◆ **EXERCISE OBJECTIVE**:
In the entries below, which lines run from the one containing "set_input_delay 0.8 -clock" to the one containing "localparam logic [LAT_CNT_W-1:0]"? Copy exactly those lines, ends included, and no others.

Collected data entries:
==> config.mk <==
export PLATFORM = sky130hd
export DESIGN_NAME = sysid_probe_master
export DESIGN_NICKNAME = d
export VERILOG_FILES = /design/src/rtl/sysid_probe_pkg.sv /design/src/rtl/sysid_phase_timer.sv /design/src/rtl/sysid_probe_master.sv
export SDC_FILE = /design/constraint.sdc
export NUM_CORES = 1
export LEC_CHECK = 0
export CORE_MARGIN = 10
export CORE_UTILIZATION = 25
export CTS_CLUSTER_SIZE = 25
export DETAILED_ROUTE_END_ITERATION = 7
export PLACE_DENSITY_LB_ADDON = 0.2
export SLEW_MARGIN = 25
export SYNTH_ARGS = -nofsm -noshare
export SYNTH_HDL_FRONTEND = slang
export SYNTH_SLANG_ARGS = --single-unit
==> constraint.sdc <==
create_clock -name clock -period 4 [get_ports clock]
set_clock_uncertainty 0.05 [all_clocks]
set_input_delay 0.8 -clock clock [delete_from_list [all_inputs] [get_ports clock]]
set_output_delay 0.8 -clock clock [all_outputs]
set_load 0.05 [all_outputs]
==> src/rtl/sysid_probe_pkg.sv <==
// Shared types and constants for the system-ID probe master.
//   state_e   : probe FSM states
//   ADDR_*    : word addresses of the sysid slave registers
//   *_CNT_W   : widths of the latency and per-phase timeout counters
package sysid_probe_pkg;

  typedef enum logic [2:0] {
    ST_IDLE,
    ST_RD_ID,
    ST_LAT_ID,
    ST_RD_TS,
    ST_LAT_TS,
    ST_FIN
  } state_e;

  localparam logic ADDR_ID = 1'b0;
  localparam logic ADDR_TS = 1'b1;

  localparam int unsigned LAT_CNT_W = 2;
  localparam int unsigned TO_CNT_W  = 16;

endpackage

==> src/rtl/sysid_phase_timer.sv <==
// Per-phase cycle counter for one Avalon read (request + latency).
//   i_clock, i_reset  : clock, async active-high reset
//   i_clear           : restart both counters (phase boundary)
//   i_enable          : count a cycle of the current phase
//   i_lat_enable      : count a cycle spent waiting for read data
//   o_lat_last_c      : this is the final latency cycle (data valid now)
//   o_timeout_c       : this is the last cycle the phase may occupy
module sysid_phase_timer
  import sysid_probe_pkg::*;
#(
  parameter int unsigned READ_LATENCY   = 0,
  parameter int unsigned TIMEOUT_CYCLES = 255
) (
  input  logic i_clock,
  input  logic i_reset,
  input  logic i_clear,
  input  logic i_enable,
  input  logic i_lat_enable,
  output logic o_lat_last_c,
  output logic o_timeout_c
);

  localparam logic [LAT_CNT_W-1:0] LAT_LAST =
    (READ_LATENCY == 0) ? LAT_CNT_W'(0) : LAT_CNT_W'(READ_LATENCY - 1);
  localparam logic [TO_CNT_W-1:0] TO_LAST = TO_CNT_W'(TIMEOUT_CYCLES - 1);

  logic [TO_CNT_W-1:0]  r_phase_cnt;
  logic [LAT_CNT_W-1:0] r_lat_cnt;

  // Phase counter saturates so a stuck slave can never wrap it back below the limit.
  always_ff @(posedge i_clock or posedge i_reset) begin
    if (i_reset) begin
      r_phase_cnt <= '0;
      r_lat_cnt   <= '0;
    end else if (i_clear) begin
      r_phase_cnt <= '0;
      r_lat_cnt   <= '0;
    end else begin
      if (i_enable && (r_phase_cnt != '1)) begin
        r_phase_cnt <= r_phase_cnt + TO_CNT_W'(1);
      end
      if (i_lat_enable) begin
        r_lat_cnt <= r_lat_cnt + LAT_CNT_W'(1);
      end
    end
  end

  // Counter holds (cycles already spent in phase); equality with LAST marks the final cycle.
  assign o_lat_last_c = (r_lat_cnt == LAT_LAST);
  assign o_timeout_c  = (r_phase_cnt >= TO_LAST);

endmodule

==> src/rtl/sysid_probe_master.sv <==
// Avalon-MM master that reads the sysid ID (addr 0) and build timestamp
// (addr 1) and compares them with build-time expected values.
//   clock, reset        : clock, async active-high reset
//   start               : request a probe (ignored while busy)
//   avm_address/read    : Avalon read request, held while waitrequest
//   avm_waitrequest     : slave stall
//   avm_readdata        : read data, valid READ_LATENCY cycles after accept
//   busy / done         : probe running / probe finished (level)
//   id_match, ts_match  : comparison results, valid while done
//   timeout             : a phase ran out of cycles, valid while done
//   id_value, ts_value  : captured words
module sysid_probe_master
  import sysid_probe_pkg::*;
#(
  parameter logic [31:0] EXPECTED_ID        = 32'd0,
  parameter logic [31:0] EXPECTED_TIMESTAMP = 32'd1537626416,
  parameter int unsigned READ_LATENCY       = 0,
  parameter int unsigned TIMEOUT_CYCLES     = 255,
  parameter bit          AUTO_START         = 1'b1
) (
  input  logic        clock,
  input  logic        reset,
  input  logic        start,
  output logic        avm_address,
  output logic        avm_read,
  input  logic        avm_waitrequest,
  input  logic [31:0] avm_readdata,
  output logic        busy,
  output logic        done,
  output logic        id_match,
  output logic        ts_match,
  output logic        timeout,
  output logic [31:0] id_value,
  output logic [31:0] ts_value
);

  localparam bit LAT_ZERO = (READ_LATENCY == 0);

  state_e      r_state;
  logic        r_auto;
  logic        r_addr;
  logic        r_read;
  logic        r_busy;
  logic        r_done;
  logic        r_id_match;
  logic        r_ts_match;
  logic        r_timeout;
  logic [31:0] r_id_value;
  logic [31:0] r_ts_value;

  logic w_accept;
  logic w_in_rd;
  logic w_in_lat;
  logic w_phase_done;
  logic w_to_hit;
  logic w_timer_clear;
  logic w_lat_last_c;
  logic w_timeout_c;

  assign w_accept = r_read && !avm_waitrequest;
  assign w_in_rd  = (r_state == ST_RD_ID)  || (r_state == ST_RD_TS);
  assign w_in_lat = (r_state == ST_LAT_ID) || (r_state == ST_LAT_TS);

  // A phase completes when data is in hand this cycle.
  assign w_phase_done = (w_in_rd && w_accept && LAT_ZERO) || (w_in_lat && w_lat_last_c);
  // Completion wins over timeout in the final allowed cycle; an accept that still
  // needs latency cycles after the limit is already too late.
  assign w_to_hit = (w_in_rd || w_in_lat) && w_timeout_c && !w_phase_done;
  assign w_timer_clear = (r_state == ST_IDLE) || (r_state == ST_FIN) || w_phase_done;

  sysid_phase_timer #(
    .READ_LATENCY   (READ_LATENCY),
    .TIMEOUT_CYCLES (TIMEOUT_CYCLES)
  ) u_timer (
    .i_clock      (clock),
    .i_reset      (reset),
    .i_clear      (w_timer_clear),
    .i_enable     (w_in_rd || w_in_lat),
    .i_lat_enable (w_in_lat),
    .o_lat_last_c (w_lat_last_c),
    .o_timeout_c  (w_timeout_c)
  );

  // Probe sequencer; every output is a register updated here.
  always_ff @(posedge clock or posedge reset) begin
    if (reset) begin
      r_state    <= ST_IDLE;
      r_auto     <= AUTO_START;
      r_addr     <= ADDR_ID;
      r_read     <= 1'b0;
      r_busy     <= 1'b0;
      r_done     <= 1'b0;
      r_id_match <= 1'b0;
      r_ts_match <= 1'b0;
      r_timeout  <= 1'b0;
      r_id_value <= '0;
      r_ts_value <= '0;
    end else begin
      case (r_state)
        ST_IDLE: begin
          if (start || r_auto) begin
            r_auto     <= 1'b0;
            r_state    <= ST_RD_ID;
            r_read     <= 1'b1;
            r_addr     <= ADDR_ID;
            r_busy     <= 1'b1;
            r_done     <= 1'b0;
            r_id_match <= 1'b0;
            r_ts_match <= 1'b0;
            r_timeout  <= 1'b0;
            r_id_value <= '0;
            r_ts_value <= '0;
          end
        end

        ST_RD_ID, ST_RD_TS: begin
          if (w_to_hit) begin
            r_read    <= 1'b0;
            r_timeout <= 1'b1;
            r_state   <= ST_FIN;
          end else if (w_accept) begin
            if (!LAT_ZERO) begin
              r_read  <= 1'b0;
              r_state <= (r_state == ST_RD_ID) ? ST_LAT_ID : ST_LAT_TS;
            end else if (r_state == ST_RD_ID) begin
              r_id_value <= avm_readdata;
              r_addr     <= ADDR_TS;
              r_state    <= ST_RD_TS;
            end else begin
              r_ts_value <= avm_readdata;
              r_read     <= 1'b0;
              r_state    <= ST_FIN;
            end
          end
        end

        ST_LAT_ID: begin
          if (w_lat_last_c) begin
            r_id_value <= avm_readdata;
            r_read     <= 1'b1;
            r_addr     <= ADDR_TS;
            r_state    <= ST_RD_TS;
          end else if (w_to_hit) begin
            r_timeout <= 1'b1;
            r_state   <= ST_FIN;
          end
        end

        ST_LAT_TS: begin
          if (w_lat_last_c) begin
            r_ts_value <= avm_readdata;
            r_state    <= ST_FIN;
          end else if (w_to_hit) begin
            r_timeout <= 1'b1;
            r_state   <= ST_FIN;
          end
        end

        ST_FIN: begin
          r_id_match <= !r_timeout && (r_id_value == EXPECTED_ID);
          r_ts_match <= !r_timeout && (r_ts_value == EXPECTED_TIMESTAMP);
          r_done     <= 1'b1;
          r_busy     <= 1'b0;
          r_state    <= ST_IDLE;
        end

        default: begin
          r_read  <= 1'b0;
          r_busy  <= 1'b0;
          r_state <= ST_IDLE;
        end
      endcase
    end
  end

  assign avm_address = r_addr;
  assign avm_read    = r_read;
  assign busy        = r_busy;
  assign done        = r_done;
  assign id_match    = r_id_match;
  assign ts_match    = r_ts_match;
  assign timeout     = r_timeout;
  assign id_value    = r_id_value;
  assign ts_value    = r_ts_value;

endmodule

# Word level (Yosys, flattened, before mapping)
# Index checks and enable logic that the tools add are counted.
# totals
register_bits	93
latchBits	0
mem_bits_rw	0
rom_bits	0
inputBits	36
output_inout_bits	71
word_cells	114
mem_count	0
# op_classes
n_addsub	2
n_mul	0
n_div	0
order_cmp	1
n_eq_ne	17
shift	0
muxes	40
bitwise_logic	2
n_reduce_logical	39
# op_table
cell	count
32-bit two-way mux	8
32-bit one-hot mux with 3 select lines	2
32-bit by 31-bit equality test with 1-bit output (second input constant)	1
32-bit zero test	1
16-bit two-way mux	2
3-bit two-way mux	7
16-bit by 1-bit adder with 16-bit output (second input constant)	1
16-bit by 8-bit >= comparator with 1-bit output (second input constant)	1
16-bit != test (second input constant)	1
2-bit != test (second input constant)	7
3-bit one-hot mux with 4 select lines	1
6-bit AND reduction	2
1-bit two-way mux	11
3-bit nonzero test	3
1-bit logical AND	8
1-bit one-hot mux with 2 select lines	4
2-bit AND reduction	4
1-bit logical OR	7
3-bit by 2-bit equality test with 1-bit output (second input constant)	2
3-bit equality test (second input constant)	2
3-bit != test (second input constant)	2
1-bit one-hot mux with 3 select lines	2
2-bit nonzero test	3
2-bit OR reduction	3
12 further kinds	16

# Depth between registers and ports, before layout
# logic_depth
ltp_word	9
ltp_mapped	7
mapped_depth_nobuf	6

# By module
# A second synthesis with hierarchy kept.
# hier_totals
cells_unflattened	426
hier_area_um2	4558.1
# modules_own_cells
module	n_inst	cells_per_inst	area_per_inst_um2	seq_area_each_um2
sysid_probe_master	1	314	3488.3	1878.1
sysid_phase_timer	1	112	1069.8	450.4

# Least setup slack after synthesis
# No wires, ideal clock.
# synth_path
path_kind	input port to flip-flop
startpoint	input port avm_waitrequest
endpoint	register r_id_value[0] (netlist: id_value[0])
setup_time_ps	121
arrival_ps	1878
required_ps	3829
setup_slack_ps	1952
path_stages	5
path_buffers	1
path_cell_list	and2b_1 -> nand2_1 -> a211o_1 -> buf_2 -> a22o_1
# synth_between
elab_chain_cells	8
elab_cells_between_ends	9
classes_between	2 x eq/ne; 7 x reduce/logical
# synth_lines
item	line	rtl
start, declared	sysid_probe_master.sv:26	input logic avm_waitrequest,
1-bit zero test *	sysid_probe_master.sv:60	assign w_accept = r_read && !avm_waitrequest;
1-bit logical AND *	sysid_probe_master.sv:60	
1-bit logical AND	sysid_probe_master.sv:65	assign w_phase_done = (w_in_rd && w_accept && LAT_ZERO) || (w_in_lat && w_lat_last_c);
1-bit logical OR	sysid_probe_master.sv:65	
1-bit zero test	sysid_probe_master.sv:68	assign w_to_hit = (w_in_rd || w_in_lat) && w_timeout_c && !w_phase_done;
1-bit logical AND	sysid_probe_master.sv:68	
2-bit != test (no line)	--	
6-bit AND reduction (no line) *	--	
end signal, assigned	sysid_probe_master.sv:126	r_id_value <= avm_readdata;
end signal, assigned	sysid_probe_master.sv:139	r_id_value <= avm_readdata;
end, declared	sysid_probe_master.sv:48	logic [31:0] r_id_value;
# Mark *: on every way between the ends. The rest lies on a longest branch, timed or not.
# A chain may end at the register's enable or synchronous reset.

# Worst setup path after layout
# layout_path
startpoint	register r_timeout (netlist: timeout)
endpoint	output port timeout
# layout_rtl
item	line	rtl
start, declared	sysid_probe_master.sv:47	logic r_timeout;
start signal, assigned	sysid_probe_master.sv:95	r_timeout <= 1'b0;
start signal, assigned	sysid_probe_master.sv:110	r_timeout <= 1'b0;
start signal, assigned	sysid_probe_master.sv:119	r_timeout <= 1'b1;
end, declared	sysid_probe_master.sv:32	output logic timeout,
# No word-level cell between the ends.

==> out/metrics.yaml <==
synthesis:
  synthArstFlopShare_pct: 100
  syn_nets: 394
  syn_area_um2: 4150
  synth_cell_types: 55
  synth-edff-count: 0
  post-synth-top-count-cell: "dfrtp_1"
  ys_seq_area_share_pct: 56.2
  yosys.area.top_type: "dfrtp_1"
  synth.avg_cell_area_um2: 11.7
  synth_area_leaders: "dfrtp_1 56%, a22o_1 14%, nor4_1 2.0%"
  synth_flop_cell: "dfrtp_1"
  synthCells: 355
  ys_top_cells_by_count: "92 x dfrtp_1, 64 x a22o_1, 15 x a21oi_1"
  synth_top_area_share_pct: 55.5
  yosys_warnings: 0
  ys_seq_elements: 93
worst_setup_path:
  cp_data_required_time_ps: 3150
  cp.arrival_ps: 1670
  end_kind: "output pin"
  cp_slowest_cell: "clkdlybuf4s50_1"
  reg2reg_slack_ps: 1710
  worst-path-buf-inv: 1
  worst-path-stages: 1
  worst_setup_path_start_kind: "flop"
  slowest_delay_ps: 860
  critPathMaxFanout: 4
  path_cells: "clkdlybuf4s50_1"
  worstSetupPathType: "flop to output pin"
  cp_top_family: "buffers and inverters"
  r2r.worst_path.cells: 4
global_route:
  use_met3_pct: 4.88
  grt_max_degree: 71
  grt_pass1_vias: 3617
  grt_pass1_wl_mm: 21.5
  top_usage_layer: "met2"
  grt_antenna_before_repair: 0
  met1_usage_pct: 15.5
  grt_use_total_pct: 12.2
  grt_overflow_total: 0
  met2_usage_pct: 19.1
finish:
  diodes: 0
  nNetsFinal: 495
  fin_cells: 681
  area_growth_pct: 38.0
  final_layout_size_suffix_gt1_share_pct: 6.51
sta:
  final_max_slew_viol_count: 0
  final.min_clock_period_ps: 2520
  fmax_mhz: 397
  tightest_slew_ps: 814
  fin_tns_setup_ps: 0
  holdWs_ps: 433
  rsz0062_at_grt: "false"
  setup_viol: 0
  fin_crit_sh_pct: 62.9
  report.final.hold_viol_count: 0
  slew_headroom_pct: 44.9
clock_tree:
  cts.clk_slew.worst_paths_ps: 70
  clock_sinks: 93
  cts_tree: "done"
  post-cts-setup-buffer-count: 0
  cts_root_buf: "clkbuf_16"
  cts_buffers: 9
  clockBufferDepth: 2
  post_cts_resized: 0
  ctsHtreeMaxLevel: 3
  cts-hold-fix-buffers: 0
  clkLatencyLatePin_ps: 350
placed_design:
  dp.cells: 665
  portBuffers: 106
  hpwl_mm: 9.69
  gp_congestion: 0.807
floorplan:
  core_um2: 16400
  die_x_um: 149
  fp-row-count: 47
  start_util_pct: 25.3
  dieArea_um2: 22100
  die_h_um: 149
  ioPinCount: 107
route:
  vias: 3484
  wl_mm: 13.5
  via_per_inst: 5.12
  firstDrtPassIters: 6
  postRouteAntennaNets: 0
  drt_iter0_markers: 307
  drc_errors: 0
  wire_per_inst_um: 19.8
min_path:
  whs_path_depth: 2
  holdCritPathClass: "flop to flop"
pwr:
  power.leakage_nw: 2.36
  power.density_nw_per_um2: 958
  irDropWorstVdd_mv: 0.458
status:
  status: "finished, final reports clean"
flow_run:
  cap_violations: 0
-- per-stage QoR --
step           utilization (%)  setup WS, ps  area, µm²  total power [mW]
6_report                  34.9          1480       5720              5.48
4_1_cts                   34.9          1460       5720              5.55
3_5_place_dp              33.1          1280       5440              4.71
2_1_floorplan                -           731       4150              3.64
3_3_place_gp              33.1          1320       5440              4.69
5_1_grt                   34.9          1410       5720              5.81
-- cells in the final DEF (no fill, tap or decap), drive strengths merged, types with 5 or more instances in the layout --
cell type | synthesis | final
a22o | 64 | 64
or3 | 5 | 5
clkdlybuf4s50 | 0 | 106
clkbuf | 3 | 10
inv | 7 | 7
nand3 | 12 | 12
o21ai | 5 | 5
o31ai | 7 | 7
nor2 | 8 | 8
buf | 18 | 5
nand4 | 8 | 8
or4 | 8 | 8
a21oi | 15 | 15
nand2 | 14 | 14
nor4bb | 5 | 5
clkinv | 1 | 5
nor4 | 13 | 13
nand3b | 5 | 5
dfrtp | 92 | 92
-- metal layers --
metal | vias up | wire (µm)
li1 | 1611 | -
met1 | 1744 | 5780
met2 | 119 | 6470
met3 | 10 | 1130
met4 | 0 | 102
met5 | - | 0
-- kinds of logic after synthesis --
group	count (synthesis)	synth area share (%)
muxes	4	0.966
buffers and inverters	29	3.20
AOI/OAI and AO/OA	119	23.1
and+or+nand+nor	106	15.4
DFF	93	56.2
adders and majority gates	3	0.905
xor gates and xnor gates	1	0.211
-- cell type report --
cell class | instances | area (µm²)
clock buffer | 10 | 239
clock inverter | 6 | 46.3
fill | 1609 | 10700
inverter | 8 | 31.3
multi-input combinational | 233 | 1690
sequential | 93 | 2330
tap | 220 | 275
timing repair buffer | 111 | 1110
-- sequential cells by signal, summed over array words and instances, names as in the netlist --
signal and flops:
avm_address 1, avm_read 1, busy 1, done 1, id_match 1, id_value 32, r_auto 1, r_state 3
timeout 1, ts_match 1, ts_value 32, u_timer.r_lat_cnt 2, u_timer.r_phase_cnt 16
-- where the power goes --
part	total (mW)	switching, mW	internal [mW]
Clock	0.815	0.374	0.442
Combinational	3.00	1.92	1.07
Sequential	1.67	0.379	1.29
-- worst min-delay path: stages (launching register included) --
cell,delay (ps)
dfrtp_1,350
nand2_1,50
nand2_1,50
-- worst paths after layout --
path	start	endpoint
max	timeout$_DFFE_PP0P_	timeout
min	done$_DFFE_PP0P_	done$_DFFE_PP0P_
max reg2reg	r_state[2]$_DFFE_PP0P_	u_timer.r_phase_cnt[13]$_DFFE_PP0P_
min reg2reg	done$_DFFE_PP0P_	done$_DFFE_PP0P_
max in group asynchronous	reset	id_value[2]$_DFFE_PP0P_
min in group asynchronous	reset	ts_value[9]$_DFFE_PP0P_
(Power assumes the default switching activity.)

◆ **RESPONSE BELOW**:
set_input_delay 0.8 -clock clock [delete_from_list [all_inputs] [get_ports clock]]
set_output_delay 0.8 -clock clock [all_outputs]
set_load 0.05 [all_outputs]
==> src/rtl/sysid_probe_pkg.sv <==
// Shared types and constants for the system-ID probe master.
//   state_e   : probe FSM states
//   ADDR_*    : word addresses of the sysid slave registers
//   *_CNT_W   : widths of the latency and per-phase timeout counters
package sysid_probe_pkg;

  typedef enum logic [2:0] {
    ST_IDLE,
    ST_RD_ID,
    ST_LAT_ID,
    ST_RD_TS,
    ST_LAT_TS,
    ST_FIN
  } state_e;

  localparam logic ADDR_ID = 1'b0;
  localparam logic ADDR_TS = 1'b1;

  localparam int unsigned LAT_CNT_W = 2;
  localparam int unsigned TO_CNT_W  = 16;

endpackage

==> src/rtl/sysid_phase_timer.sv <==
// Per-phase cycle counter for one Avalon read (request + latency).
//   i_clock, i_reset  : clock, async active-high reset
//   i_clear           : restart both counters (phase boundary)
//   i_enable          : count a cycle of the current phase
//   i_lat_enable      : count a cycle spent waiting for read data
//   o_lat_last_c      : this is the final latency cycle (data valid now)
//   o_timeout_c       : this is the last cycle the phase may occupy
module sysid_phase_timer
  import sysid_probe_pkg::*;
#(
  parameter int unsigned READ_LATENCY   = 0,
  parameter int unsigned TIMEOUT_CYCLES = 255
) (
  input  logic i_clock,
  input  logic i_reset,
  input  logic i_clear,
  input  logic i_enable,
  input  logic i_lat_enable,
  output logic o_lat_last_c,
  output logic o_timeout_c
);

  localparam logic [LAT_CNT_W-1:0] LAT_LAST =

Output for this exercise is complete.